Thanks for visiting. On a semi-daily basis we scan Florida's major daily newspapers for significant Florida political news and punditry. We also review the editorial pages and political columnists/pundits for Florida political commentary. The papers we review include: the Miami Herald, Sun-Sentinel, Palm Beach Post, Naples News, Sarasota Herald Tribune, St Pete Times, Tampa Tribune, Orlando Sentinel, the Daytona Beach News-Journal, Tallahassee Democrat, and, occasionally, the Florida Times Union; we also review the political news blogs associated with these newspapers.

For each story, column, article or editorial we deem significant, we post at least the headline and link to the piece; the linked headline always appears in quotes. We quote the headline for two reasons: first, to allow researchers looking for the cited piece to find it (if the link has expired) by searching for the original title/headline via a commercial research service. Second, quotation of the original headline permits readers to appreciate the spin from the original piece, as opposed to our spin.

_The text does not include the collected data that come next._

`config.mk`:
```
export PLATFORM = sky130hd
export DESIGN_NAME = srv_line_fill_mem
export DESIGN_NICKNAME = d
export VERILOG_FILES = /design/src/rtl/srv_line_fill_mem.sv
export SDC_FILE = /design/constraint.sdc
export NUM_CORES = 1
export LEC_CHECK = 0
export CAP_MARGIN = 20
export CORE_MARGIN = 2
export CORE_UTILIZATION = 51
export CTS_BUF_LIST = sky130_fd_sc_hd__clkbuf_16
export CTS_CLUSTER_DIAMETER = 50
export DETAILED_ROUTE_END_ITERATION = 10
export GPL_ROUTABILITY_DRIVEN = 0
export GPL_TIMING_DRIVEN = 0
export PLACE_DENSITY = 0.92
export SYNTH_ARGS = -nofsm -noshare
export SYNTH_HDL_FRONTEND = slang
export SYNTH_SLANG_ARGS = --single-unit
```
`constraint.sdc`:
```
create_clock -name clk -period 3.55 [get_ports clk]
set_clock_uncertainty 0.15 [all_clocks]
set_input_delay 0.71 -clock clk [delete_from_list [all_inputs] [get_ports clk]]
set_output_delay 0.71 -clock clk [all_outputs]
set_load 0.03 [all_outputs]
```
`src/rtl/srv_line_fill_mem.sv`:
```
// srv_line_fill_mem: icache line-fill responder, four sequential ROM beats per line.
// Define SRV_LINE_FILL_CRIT_FIRST_EN to fetch the requested word first.
module srv_line_fill_mem #(
    parameter int WAIT_CYCLES = 0,
    parameter int ADDR_W      = 32
) (
    input  logic              clk,
    input  logic              rst,
    input  logic [ADDR_W-1:0] ext_addr_i,
    input  logic              ext_req_i,
    output logic              ext_rsp_o,
    output logic [127:0]      ext_data_o,
    output logic [ADDR_W-1:0] rom_addr_o,
    input  logic [31:0]       rom_data_i
);

    localparam logic [1:0] IDLE  = 2'd0;
    localparam logic [1:0] FETCH = 2'd1;
    localparam logic [1:0] RESP  = 2'd2;

    localparam logic [3:0] WAIT_MAX = 4'(WAIT_CYCLES);

    logic [1:0]        state;
    logic [ADDR_W-5:0] base;
    logic [1:0]        start;
    logic [1:0]        beat;
    logic [1:0]        word;
    logic [3:0]        wait_cnt;
    logic [1:0]        req_start;
    logic              unused_addr_bits;

    assign unused_addr_bits = ^ext_addr_i[3:0];

`ifdef SRV_LINE_FILL_CRIT_FIRST_EN
    assign req_start = ext_addr_i[3:2];
`else
    assign req_start = 2'd0;
`endif

    // Word index wraps inside the aligned line; no carry into base.
    assign word      = start + beat;
    assign ext_rsp_o = (state == RESP);

    always_comb begin
        rom_addr_o = '0;
        if (state != IDLE) begin
            rom_addr_o = {2'b00, base, word};
        end
    end

    always_ff @(posedge clk) begin
        if (rst) begin
            state      <= IDLE;
            base       <= '0;
            start      <= '0;
            beat       <= '0;
            wait_cnt   <= '0;
            ext_data_o <= '0;
        end else begin
            case (state)
                IDLE: begin
                    if (ext_req_i) begin
                        base     <= ext_addr_i[ADDR_W-1:4];
                        start    <= req_start;
                        beat     <= '0;
                        wait_cnt <= '0;
                        state    <= FETCH;
                    end
                end
                FETCH: begin
                    if (wait_cnt == WAIT_MAX) begin
                        ext_data_o[{word, 5'b0} +: 32] <= rom_data_i;
                        wait_cnt <= '0;
                        // Beat stays at 3 so RESP keeps the last word address.
                        if (beat == 2'd3) begin
                            state <= RESP;
                        end else begin
                            beat <= beat + 2'd1;
                        end
                    end else begin
                        wait_cnt <= wait_cnt + 4'd1;
                    end
                end
                RESP: begin
                    beat  <= '0;
                    state <= IDLE;
                end
                default: begin
                    state <= IDLE;
                end
            endcase
        end
    end

endmodule

```
Yosys cells after proc, flatten, opt, wreduce, memory -nomap -nowiden --
Index checks and enable logic that the tools add are counted.
Word-level totals: register bits after elaboration 164, output and inout bits 161, input bits 67
Operators by class: muxes and demuxes 13, add/sub/neg operators 3, reductions and logical operators 10, shifts and indexed selects 2, equality and inequality tests 7
Operators with widths (number):
- bitwise mux 128 bit | 1
- variable shift 32 x 9 -> 128 bit (first input constant) | 1
- indexed part select 32 x 9 -> 128 bit | 1
- 2-to-1 mux 30 bit | 1
- 2-to-1 mux 2 bit | 6
- negator 7 -> 9 bit | 1
- 2-to-1 mux 4 bit | 2
- inequality test 2 bit (second input constant) | 4
- one-hot mux 4 bit (2 select lines) | 1
- one-hot mux 2 bit (3 select lines) | 1
- AND reduction 2 bit | 3
- adder 4 x 1 -> 4 bit (second input constant) | 1
- == test 2 bit (second input constant) | 2
- zero test 4 bit | 1
- one-hot mux 2 bit (2 select lines) | 1
- AND reduction 4 bit | 1
- nonzero test 2 bit | 2
- AND reduction 3 bit | 1
- nonzero test 3 bit | 1
- adder 2 x 1 -> 2 bit (second input constant) | 1
- == test 2 x 1 -> 1 bit (second input constant) | 1
- zero test 2 bit | 1

Logic depth before layout (Yosys ltp) --
word-level depth 4, depth in mapped cells 8, depth with buffers taken out 5

Worst setup path before layout --
No wires, ideal clock.
path kind reg-to-output, start point register state[0], end point output rom_addr_o[10], arrival 1.304 ns, path buffers 2, setup slack 1.386 ns, stages on the path, launching flop included 5, cell sequence dfxtp_1 > clkbuf_1 > nor2_1 > clkbuf_1 > nor2b_1
On the way: word-level cells in the longest chain between the ends 2
Ends and longest elaborated chain:
- start, declared | RTL line 23 | logic [1:0] state;
- start signal, assigned | RTL line 53 | state <= IDLE;
- start signal, assigned | RTL line 67 | state <= FETCH;
- start signal, assigned | RTL line 76 | state <= RESP;
- nonzero test 2 bit | RTL line 46 | if (state != IDLE) begin
- 2-to-1 mux 30 bit | RTL line 46
- end, declared | RTL line 13 | output logic [ADDR_W-1:0] rom_addr_o,
No other way between the ends.

Final worst setup path --
start point register state[0], end point output rom_addr_o[23]
Same word-level chain as after synthesis.

==> results.sh <==
export IMPL_place_hpwl_um=15600
export IMPL_syn_to_final_growth_pct=40.8
export IMPL_initialDrtViolationCount=395
export IMPL_critPathKind="flop to output pin"
export IMPL_cts_htree_levels=4
export IMPL_grt_usage=0.279
export IMPL_vias_per_cell=5.23
export IMPL_slew_headroom=0.510
export IMPL_worst_path_buf_inv=3
export IMPL_power_density_nw_per_um2=404
export IMPL_yosysWarnings=0
export IMPL_hp_class="flop to flop"
export IMPL_cts_sinks=164
export IMPL_synth_top_area_frac=0.448
export IMPL_arrival_ns=2.40
export IMPL_grt_pass1_wl_um=32800
export IMPL_post_cts_resized=0
export IMPL_rsz0062_at_grt="false"
export IMPL_synth_edf_count=0
export IMPL_post_cts_setup_buffer_count=0
export IMPL_peakVddDrop_v=0.000333
export IMPL_antenna_found_initial=0
export IMPL_final_area_um2=10300
export IMPL_grt_overflow_total=0
export IMPL_dr_pass1_iters=5
export IMPL_grt_max_degree=17
export IMPL_placed_cell_area_um2=9760
export IMPL_outcome="complete, no violations"
export IMPL_worst_path_most_repeated_cell="clkbuf_1"
export IMPL_hold_viol_final=0
export IMPL_maxCapViolCount=0
export IMPL_drt_total_wl_um=21300
export IMPL_vias=6533
export IMPL_syn_avg_cell_area_um2=8.98
export IMPL_fp_dieW_um=124
export IMPL_crit_chain="clkbuf_1 -> nor2_1 -> clkbuf_1 -> nor2b_1 -> clkdlybuf4s50_1"
export IMPL_numPortBuffers=220
export IMPL_seq_area_frac_synth=0.448
export IMPL_place_ws_ns=0.769
export IMPL_final_min_clock_period_ns=3.26
export IMPL_finalCritPeriodShare=0.919
export IMPL_cts_tree="built"
export IMPL_crit_family="buffers and inverters"
export IMPL_tightest_slew_ns=0.733
export IMPL_drive_gt1_frac=0.0683
export IMPL_final_util=0.741
export IMPL_async_reset_ff_frac=0
export IMPL_placed_cells=1217
export IMPL_cts_hold_buf=0
export IMPL_synth_flop_cell="dfxtp_1"
export IMPL_wire_per_inst_um=17.0
export IMPL_clk_pin_slew_ns=0.06
export IMPL_synthesis_instances=816
export IMPL_ant_nets=0
export IMPL_cts_root_buf="clkbuf_16"
export IMPL_cpPeakStageDelay_ns=0.71
export IMPL_worstPathRequired_ns=2.69
export IMPL_die_y_um=124
export IMPL_drc_errors=0
export IMPL_cts_made_buffers=17
export IMPL_io_pins=228
export IMPL_yosys_cell_types_count=42
export IMPL_die_area_um2=15300
export IMPL_cp_max_fo=10
export IMPL_synth_top_area_cell="dfxtp_1"
export IMPL_start_util=0.526
export IMPL_drv_slew=0
export IMPL_num_rows=43
export IMPL_clockBufferDepth=2
export IMPL_n_antenna_cell=0
export IMPL_insertion_delay_ns=0.42
export IMPL_setup_viol=0
export IMPL_synth_seq_cells=164
export IMPL_cp_start_kind="flop"
export IMPL_stdcell_count=1249
export IMPL_slowest_stage="clkdlybuf4s50_1"
export IMPL_syn_area_um2=7330
export IMPL_synth_most_common_cell="nand2_1"
export IMPL_coreArea_um2=13900
export IMPL_setup_tns_ns=0
export IMPL_p_leak_nw=3.74
export IMPL_synth_area_leaders="dfxtp_1 (45%), mux2i_1 (17%), nand2_1 (13%)"
export IMPL_fin_ws_ns=0.289
export IMPL_worstSetupEndpointType="output pin"
export IMPL_timing_fmax_ghz=0.307
export IMPL_grt_pass1_vias=6397
export IMPL_synthTopCellsByCount="nand2_1 (258), dfxtp_1 (164), mux2i_1 (128), nor2b_1 (64), nand2b_1 (56)"
export IMPL_nets=1130
[power breakdown]
part	leakage (nW)	total [mW]	switching (mW)	internal [mW]
registers	1.33	1.91	0.0241	1.89
clock network	0.256	1.76	0.793	0.968
logic	2.15	0.499	0.278	0.221
[stage by stage]
stage               hold WS [ns]  total power, mW
floorplan                  0.282             2.24
global placement           0.287             2.44
global route               0.317             4.29
finish                     0.300             4.17
detailed placement         0.292             2.45
CTS                        0.300             4.17
[flip-flops by register name, indices dropped and copies added (netlist names)]
| name | flops |
|---|---|
| ext_data_o | 128 |
| base | 28 |
| wait_cnt | 4 |
| beat | 2 |
| state | 2 |
[cell type report]
class                      instances  area (um^2)
fill                             997         3610
multi-input combinational        586         3580
sequential                       164         3280
timing repair buffer             220         2200
buffer                            61          444
clock buffer                      17          425
tap                              180          225
clock inverter                    15          135
inverter                           6         22.5
[metal layers]
layer  vias up  track usage  part of all wire
met1      3103        0.334              0.41
met2       271        0.481              0.49
met4         0        0.114             0.024
met3        44       0.0664             0.076
met5         -            0                 0
li1       3115            -                 -
[layout by cell type (no fill, tap or decap), types with 12 or more instances in the layout]
cell type / n
a21oi_1: 33
clkbuf_16: 17
dfxtp_1: 164
mux2i_1: 128
clkbuf_1: 30
nand2b_1: 56
nor2b_1: 64
nand2_1: 258
buf_2: 12
clkdlybuf4s50_1: 220
[worst reg2reg max path: cells and delay by family (launching register included)]
family	cells	cell delay (ns)
adders and majority gates	1	0.49
and+or+nand+nor	2	0.77
DFF	1	0.36
buffers and inverters	3	0.75
muxes	1	0.17
[logic make-up (layout without fill, tap and decap cells)]
logic type,Yosys count,in the layout,synth area share
flops,164,164,0.448
mux,128,128,0.175
simple gates,407,407,0.269
buf+inv,67,319,0.0637
other cells,1,2,0.000512
fa+ha+maj,7,7,0.0119
compound gates,42,42,0.0326
[path summary, 6_finish.rpt]
kind / start / end / slack, ns / depth (start not counted)
worst min-delay path: base[23] / base[23] / 0.30 / 2
worst max-delay path: state[0] / rom_addr_o[23] / 0.29 / 5
worst max register to register: beat[0] / ext_data_o[67] / 0.79 / 7
worst min register to register: base[23] / base[23] / 0.30 / 2
No activity file was read; power rests on OpenSTA's default activity.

Not that we don't provide spin; we do, and plenty of it. Our perspective appears in post headlines, the subtitles within the post (in bold), and the excerpts from the linked stories we select to quote; we also occasionally provide other links and commentary about certain stories. While our bias should be immediately apparent to any reader, we nevertheless attempt to link to every article, column or editorial about Florida politics in every major online Florida newspaper.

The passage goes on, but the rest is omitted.